`config.mk`:
```
export PLATFORM = sky130hd
export DESIGN_NAME = reorder_buffer_gen
export DESIGN_NICKNAME = d
export VERILOG_FILES = /design/src/rtl/reorder_buffer_gen.sv
export SDC_FILE = /design/constraint.sdc
export NUM_CORES = 2
export LEC_CHECK = 0
export CORE_UTILIZATION = 55
export CTS_BUF_LIST = sky130_fd_sc_hd__clkbuf_8
export CTS_CLUSTER_SIZE = 28
export DETAILED_ROUTE_END_ITERATION = 10
export GPL_TIMING_DRIVEN = 1
export HOLD_SLACK_MARGIN = 0.12
export MAX_ROUTING_LAYER = met4
export PLACE_DENSITY = 0.76
export REMOVE_ABC_BUFFERS = 1
export SYNTH_ARGS = -nofsm -noshare
export SYNTH_HDL_FRONTEND = slang
export SYNTH_SLANG_ARGS = --single-unit
```
`constraint.sdc`:
```
create_clock -name i_clk -period 6.1 [get_ports i_clk]
set_input_delay 0.915 -clock i_clk [delete_from_list [all_inputs] [get_ports i_clk]]
set_output_delay 0.915 -clock i_clk [all_outputs]
set_load 0.005 [all_outputs]
```
`src/rtl/reorder_buffer_gen.sv`:
```
// ---------------------------------------------------------------------------
// reorder_buffer_gen
//
// Parametrised in-order-commit reorder buffer for the multi-lane MIPS
// pipeline. Fetch allocates one entry per cycle at the tail, NWB writeback
// lanes complete entries out of order, and the head commits in order either
// to the register bank or to the store path. A head entry that carries an
// exception flushes the whole buffer.
//
// Parameters:
//   IDX_W - entry index width, DEPTH = 2**IDX_W entries
//   NWB   - number of writeback lanes
//   DW    - data / address / pc width
//   RW    - register selector width
//
// Ports:
//   i_clk        clock, rising edge
//   i_rst_n      asynchronous active-low reset
//   i_alloc      fetch requests an entry this cycle
//   o_tail_out   index handed to the allocating instruction
//   o_stall      buffer full, allocation ignored
//   i_wb_valid   per-lane completion strobe
//   i_wb_idx     per-lane entry index   (lane i at [i*IDX_W +: IDX_W])
//   i_wb_pc      per-lane instruction pc (lane i at [i*DW +: DW])
//   i_wb_rd      per-lane destination register
//   i_wb_val     per-lane result or store data
//   i_wb_we      per-lane "writes a register"
//   i_wb_store   per-lane "is a store"
//   i_wb_addr    per-lane store address
//   i_wb_ex      per-lane "raised an exception"
//   o_we         register-bank write enable
//   o_rd_out     register-bank destination
//   o_val_out    register write data or store data
//   o_store_out  head is a completed store waiting for the store path
//   o_addr_out   store address
//   i_store_ack  store path accepted the store this cycle
//   o_exc        head committing with exception (one cycle)
//   o_exc_pc     pc of the head entry
//   o_count_out  number of occupied entries (0..DEPTH)
// ---------------------------------------------------------------------------
module reorder_buffer_gen #(
    parameter int IDX_W = 3,
    parameter int NWB   = 3,
    parameter int DW    = 32,
    parameter int RW    = 5
) (
    input  logic                 i_clk,
    input  logic                 i_rst_n,
    input  logic                 i_alloc,
    output logic [IDX_W-1:0]     o_tail_out,
    output logic                 o_stall,
    input  logic [NWB-1:0]       i_wb_valid,
    input  logic [NWB*IDX_W-1:0] i_wb_idx,
    input  logic [NWB*DW-1:0]    i_wb_pc,
    input  logic [NWB*RW-1:0]    i_wb_rd,
    input  logic [NWB*DW-1:0]    i_wb_val,
    input  logic [NWB-1:0]       i_wb_we,
    input  logic [NWB-1:0]       i_wb_store,
    input  logic [NWB*DW-1:0]    i_wb_addr,
    input  logic [NWB-1:0]       i_wb_ex,
    output logic                 o_we,
    output logic [RW-1:0]        o_rd_out,
    output logic [DW-1:0]        o_val_out,
    output logic                 o_store_out,
    output logic [DW-1:0]        o_addr_out,
    input  logic                 i_store_ack,
    output logic                 o_exc,
    output logic [DW-1:0]        o_exc_pc,
    output logic [IDX_W:0]       o_count_out
);

    localparam int             DEPTH = 1 << IDX_W;
    localparam logic [IDX_W:0] FULL  = (IDX_W+1)'(DEPTH);

    // Per-entry state
    logic [DEPTH-1:0] r_valid;
    logic [DEPTH-1:0] r_done;
    logic [DEPTH-1:0] r_we;
    logic [DEPTH-1:0] r_store;
    logic [DEPTH-1:0] r_ex;
    logic [DW-1:0]    r_pc   [DEPTH];
    logic [DW-1:0]    r_val  [DEPTH];
    logic [DW-1:0]    r_addr [DEPTH];
    logic [RW-1:0]    r_rd   [DEPTH];

    logic [IDX_W-1:0] r_head;
    logic [IDX_W-1:0] r_tail;
    logic [IDX_W:0]   r_count;

    // Per-entry writeback selection
    logic [DEPTH-1:0] w_wb_hit;
    logic [DEPTH-1:0] w_wb_we;
    logic [DEPTH-1:0] w_wb_store;
    logic [DEPTH-1:0] w_wb_ex;
    logic [DW-1:0]    w_wb_pc   [DEPTH];
    logic [DW-1:0]    w_wb_val  [DEPTH];
    logic [DW-1:0]    w_wb_addr [DEPTH];
    logic [RW-1:0]    w_wb_rd   [DEPTH];

    // Head / control
    logic w_hv;
    logic w_exc;
    logic w_advance;
    logic w_accept;

    // For every entry, pick the writeback lane that targets it. Lanes are
    // scanned from the highest number down so the lowest-numbered matching
    // lane is the last assignment and wins a same-index collision. Entries
    // that are not currently allocated never take a writeback.
    always_comb begin
        for (int e = 0; e < DEPTH; e++) begin
            w_wb_hit[e]   = 1'b0;
            w_wb_we[e]    = 1'b0;
            w_wb_store[e] = 1'b0;
            w_wb_ex[e]    = 1'b0;
            w_wb_pc[e]    = '0;
            w_wb_val[e]   = '0;
            w_wb_addr[e]  = '0;
            w_wb_rd[e]    = '0;
            for (int l = NWB - 1; l >= 0; l--) begin
                if (i_wb_valid[l] && r_valid[e] &&
                    (i_wb_idx[l*IDX_W +: IDX_W] == IDX_W'(e))) begin
                    w_wb_hit[e]   = 1'b1;
                    w_wb_we[e]    = i_wb_we[l];
                    w_wb_store[e] = i_wb_store[l];
                    w_wb_ex[e]    = i_wb_ex[l];
                    w_wb_pc[e]    = i_wb_pc[l*DW +: DW];
                    w_wb_val[e]   = i_wb_val[l*DW +: DW];
                    w_wb_addr[e]  = i_wb_addr[l*DW +: DW];
                    w_wb_rd[e]    = i_wb_rd[l*RW +: RW];
                end
            end
        end
    end

    // The head is committable once it is both allocated and completed. An
    // exception at the head takes priority over any advance; a store only
    // leaves the head once the store path has acknowledged it. Allocation
    // looks only at the registered count, so a commit in the same cycle
    // cannot free a slot for it.
    assign w_hv      = r_valid[r_head] & r_done[r_head];
    assign w_exc     = w_hv & r_ex[r_head];
    assign w_advance = w_hv & ~r_ex[r_head] & (~r_store[r_head] | i_store_ack);
    assign w_accept  = i_alloc & ~o_stall;

    assign o_stall     = (r_count == FULL);
    assign o_tail_out  = r_tail;
    assign o_count_out = r_count;

    // Commit-side outputs are driven straight from the head entry and are
    // forced to zero whenever the head is not committable, so an empty or
    // waiting buffer presents a quiet interface.
    assign o_exc       = w_exc;
    assign o_exc_pc    = w_hv ? r_pc[r_head]   : '0;
    assign o_we        = w_hv & r_we[r_head] & ~r_ex[r_head] & ~r_store[r_head];
    assign o_store_out = w_hv & r_store[r_head] & ~r_ex[r_head];
    assign o_rd_out    = w_hv ? r_rd[r_head]   : '0;
    assign o_val_out   = w_hv ? r_val[r_head]  : '0;
    assign o_addr_out  = w_hv ? r_addr[r_head] : '0;

    // Main state update. An exception at the head wipes the buffer and
    // discards everything else arriving in that cycle. Otherwise the order
    // of the statements matters: writebacks are applied first, then the
    // tail allocation, then the head retirement, so that a retiring entry
    // is always left invalid even if a lane wrote it in the same cycle.
    always_ff @(posedge i_clk or negedge i_rst_n) begin
        if (!i_rst_n) begin
            r_valid <= '0;
            r_done  <= '0;
            r_we    <= '0;
            r_store <= '0;
            r_ex    <= '0;
            for (int e = 0; e < DEPTH; e++) begin
                r_pc[e]   <= '0;
                r_val[e]  <= '0;
                r_addr[e] <= '0;
                r_rd[e]   <= '0;
            end
            r_head  <= '0;
            r_tail  <= '0;
            r_count <= '0;
        end else if (w_exc) begin
            r_valid <= '0;
            r_done  <= '0;
            r_head  <= '0;
            r_tail  <= '0;
            r_count <= '0;
        end else begin
            for (int e = 0; e < DEPTH; e++) begin
                if (w_wb_hit[e]) begin
                    r_done[e]  <= 1'b1;
                    r_we[e]    <= w_wb_we[e];
                    r_store[e] <= w_wb_store[e];
                    r_ex[e]    <= w_wb_ex[e];
                    r_pc[e]    <= w_wb_pc[e];
                    r_val[e]   <= w_wb_val[e];
                    r_addr[e]  <= w_wb_addr[e];
                    r_rd[e]    <= w_wb_rd[e];
                end
            end
            if (w_accept) begin
                r_valid[r_tail] <= 1'b1;
                r_done[r_tail]  <= 1'b0;
                r_tail          <= r_tail + IDX_W'(1);
            end
            if (w_advance) begin
                r_valid[r_head] <= 1'b0;
                r_done[r_head]  <= 1'b0;
                r_head          <= r_head + IDX_W'(1);
            end
            r_count <= r_count + (IDX_W+1)'(w_accept) - (IDX_W+1)'(w_advance);
        end
    end

endmodule

```
==> results.toml <==
[run]
max_cap_viol_count = 0

[routing]
met2_length_um = 94900
drtIter0Drc = 10282
vias = 54558
routedWlPerCell_um = 32.6
wirelength_met1_um = 77800
routed_via_density = 7.83
drc = 0
ant_nets = 0
dr_wl_met3_um = 38000
firstDrtPassIters = 8
wl_um = 227000
top_layer = "met4"

[hold_path]
hp-class = "reg -> reg"
min_path_cells = 2

[final_layout]
drive_gt1_share_pct = 6.95
finish.utilization_pct = 63.3
nets = 5981
fill_cells = 7536
area_growth_pct = 13.9

[clocking]
cts_buffer_depth = 3
cts_setup_buffers = 0
cts_tree = "built"
cts-root-buf = "clkbuf_8"
cts_sinks = 858
cts_buffers = 153
htree_levels = 4
clk_pin_slew_ns = 0.06
clk_latency_ns = 0.89

[global_route]
grt_max_degree = 209
grt.total_usage_pct = 49.2
grt_antenna_before_repair = 35
grt_pass1_wl_um = 335000
overflow = 0
grt_pass1_vias = 51844

[timing]
slew_headroom_pct = 11.0
fin_crit_sh_pct = 99.0
tightestPinTransition_ns = 1.33
maxSlewViolCount = 0
rsz0062_at_grt = "false"
timing.final.crit_period_ns = 6.04
setup_viol_count_final = 0
finalClockSkew_ns = 0.0368
finalHoldViolCount = 0
timing.final.ws_setup_ns = 0.0599
fmax_mhz = 166

[synth]
ys_ff_latch = 858
yosysWarningCount = 0
synth_edf_count = 0
synth.cell_area_um2 = 50100
synth_flop_cell = "dfrtp_1"
ys_seq_area_share_pct = 42.9
synth_most_common_cell = "o21ai_0"
synth_area_leaders = "dfrtp_1 43%, a221o_1 17%, o21ai_0 15%, nand2_1 6.4%, clkbuf_1 4.1%"
synth.avg_cell_area_um2 = 8.64
synth_cells = 5797
synthArstFlopShare_pct = 100
synth_top_cell_area_share_pct = 42.9
yosys-top-cells-count = "1484 x o21ai_0, 858 x dfrtp_1, 849 x nand2_1"
synth.distinct_cells = 49
yosysTopAreaCell = "dfrtp_1"

[place]
pre_cts_ws_ns = 1.07
post-dp-hpwl_um = 115000
port_buffers = 439
gp_congestion = 0.924

[floorplanning]
num_rows = 110
boundaryPins = 440
die_h_um = 304
start_util_pct = 55.6
core_um2 = 90100
die_area_um2 = 92300
die_w_um = 304

[worst_setup_path]
end_kind = "primary output"
required_ns = 5.18
start_kind = "register"
path_cells = "nor2b_1 > nand2_4 > buf_4 > o22a_1 > o221ai_1 > nor4_1 > clkdlybuf4s50_1"
crit_type = "reg -> out"
crit_path_top_delay_cell = "nor4_1"
rr_worst_depth = 13
slowest_delay_ns = 0.95
cp_max_fo = 39
cp.arrival_ns = 5.13

[power_and_ir_drop]
p_leak_nw = 22.6
powerDensity_nw_per_um2 = 387
worst_ir_drop_vdd_mv = 0.373
p_total_mw = 22.1

[outcome]
status = "finished clean"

------------------------------------------------------------

## WORK INSTRUCTIONS
Your answer should be the lines of the material above that include "then".

## TASK ANSWER
    // of the statements matters: writebacks are applied first, then the
    // tail allocation, then the head retirement, so that a retiring entry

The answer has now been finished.